> Exercise requirements
Take the material below and reproduce, word for word, only the lines from the line with "o21a: 32 / 240" through the line with "u_dp/r_in_pix[0]$_DFFE_PP_ | 0 |".

> Recorded data
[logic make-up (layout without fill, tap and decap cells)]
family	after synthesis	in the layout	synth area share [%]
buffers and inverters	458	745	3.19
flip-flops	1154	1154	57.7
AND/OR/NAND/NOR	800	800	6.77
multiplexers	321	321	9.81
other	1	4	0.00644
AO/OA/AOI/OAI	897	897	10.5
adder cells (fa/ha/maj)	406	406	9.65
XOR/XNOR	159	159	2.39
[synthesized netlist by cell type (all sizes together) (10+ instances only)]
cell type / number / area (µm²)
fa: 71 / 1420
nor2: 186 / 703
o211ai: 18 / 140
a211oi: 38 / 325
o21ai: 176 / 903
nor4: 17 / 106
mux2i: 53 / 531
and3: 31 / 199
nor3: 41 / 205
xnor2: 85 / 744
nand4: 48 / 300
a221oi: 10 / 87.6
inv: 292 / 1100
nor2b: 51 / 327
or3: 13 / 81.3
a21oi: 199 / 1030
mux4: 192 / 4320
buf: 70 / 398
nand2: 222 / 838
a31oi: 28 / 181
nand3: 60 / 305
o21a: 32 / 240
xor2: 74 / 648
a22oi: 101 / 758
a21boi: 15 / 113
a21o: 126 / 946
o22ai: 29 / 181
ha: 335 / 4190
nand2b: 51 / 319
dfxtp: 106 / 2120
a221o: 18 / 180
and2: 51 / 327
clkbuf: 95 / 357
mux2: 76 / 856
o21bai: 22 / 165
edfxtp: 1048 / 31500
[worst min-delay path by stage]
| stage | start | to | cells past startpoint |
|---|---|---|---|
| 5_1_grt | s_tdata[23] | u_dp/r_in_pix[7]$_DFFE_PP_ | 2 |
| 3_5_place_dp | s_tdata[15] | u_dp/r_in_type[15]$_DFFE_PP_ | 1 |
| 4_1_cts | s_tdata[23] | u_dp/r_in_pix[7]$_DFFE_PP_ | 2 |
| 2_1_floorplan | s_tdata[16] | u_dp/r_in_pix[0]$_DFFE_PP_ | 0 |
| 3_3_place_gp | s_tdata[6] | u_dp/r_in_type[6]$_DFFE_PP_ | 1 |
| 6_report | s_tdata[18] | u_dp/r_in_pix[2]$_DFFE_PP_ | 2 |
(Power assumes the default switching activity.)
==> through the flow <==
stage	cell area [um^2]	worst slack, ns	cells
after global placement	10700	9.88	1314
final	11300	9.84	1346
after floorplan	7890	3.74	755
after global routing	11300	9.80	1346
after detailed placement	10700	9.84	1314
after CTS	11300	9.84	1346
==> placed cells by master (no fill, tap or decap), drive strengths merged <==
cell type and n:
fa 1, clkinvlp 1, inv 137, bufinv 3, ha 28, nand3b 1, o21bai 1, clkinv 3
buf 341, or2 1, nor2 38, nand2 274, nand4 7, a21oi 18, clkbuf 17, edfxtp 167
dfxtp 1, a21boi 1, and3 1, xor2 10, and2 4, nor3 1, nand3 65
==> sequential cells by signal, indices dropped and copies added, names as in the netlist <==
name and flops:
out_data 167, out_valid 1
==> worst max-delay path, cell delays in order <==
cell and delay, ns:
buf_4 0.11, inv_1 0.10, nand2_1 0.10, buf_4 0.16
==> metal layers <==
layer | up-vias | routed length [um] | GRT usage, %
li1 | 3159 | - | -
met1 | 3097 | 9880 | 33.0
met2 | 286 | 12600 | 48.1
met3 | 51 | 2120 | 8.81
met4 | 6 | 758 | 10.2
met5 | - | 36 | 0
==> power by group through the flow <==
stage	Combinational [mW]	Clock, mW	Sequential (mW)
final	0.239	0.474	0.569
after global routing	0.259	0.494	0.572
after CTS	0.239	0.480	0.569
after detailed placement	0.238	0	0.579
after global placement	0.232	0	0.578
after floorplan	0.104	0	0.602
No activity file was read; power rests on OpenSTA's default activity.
**config.mk**
```make
export PLATFORM = sky130hd
export DESIGN_NAME = picp_back
export DESIGN_NICKNAME = d
export VERILOG_FILES = /design/src/rtl/picp_pkg.sv /design/src/rtl/picp_back.sv
export SDC_FILE = /design/constraint.sdc
export NUM_CORES = 2
export LEC_CHECK = 0
export BUFFER_PORTS_ARGS = -buffer_cell sky130_fd_sc_hd__buf_4
export CAP_MARGIN = 15
export CORE_AREA = 2 2 355 357
export DETAILED_ROUTE_END_ITERATION = 12
export DIE_AREA = 0 0 357 359
export PLACE_DENSITY = 0.49
export SETUP_SLACK_MARGIN = 0.3
export SLEW_MARGIN = 20
export SYNTH_ARGS = -nofsm -noshare
export SYNTH_HDL_FRONTEND = slang
export SYNTH_SLANG_ARGS = --single-unit
```
**constraint.sdc**
```tcl
create_clock -name aclk -period 14.44 [get_ports aclk]
set_input_delay 2.166 -clock aclk [delete_from_list [all_inputs] [get_ports aclk]]
set_output_delay 2.166 -clock aclk [all_outputs]
set_load 0.005 [all_outputs]
```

> Output of the task
o21a: 32 / 240
xor2: 74 / 648
a22oi: 101 / 758
a21boi: 15 / 113
a21o: 126 / 946
o22ai: 29 / 181
ha: 335 / 4190
nand2b: 51 / 319
dfxtp: 106 / 2120
a221o: 18 / 180
and2: 51 / 327
clkbuf: 95 / 357
mux2: 76 / 856
o21bai: 22 / 165
edfxtp: 1048 / 31500
[worst min-delay path by stage]
| stage | start | to | cells past startpoint |
|---|---|---|---|
| 5_1_grt | s_tdata[23] | u_dp/r_in_pix[7]$_DFFE_PP_ | 2 |
| 3_5_place_dp | s_tdata[15] | u_dp/r_in_type[15]$_DFFE_PP_ | 1 |
| 4_1_cts | s_tdata[23] | u_dp/r_in_pix[7]$_DFFE_PP_ | 2 |
| 2_1_floorplan | s_tdata[16] | u_dp/r_in_pix[0]$_DFFE_PP_ | 0 |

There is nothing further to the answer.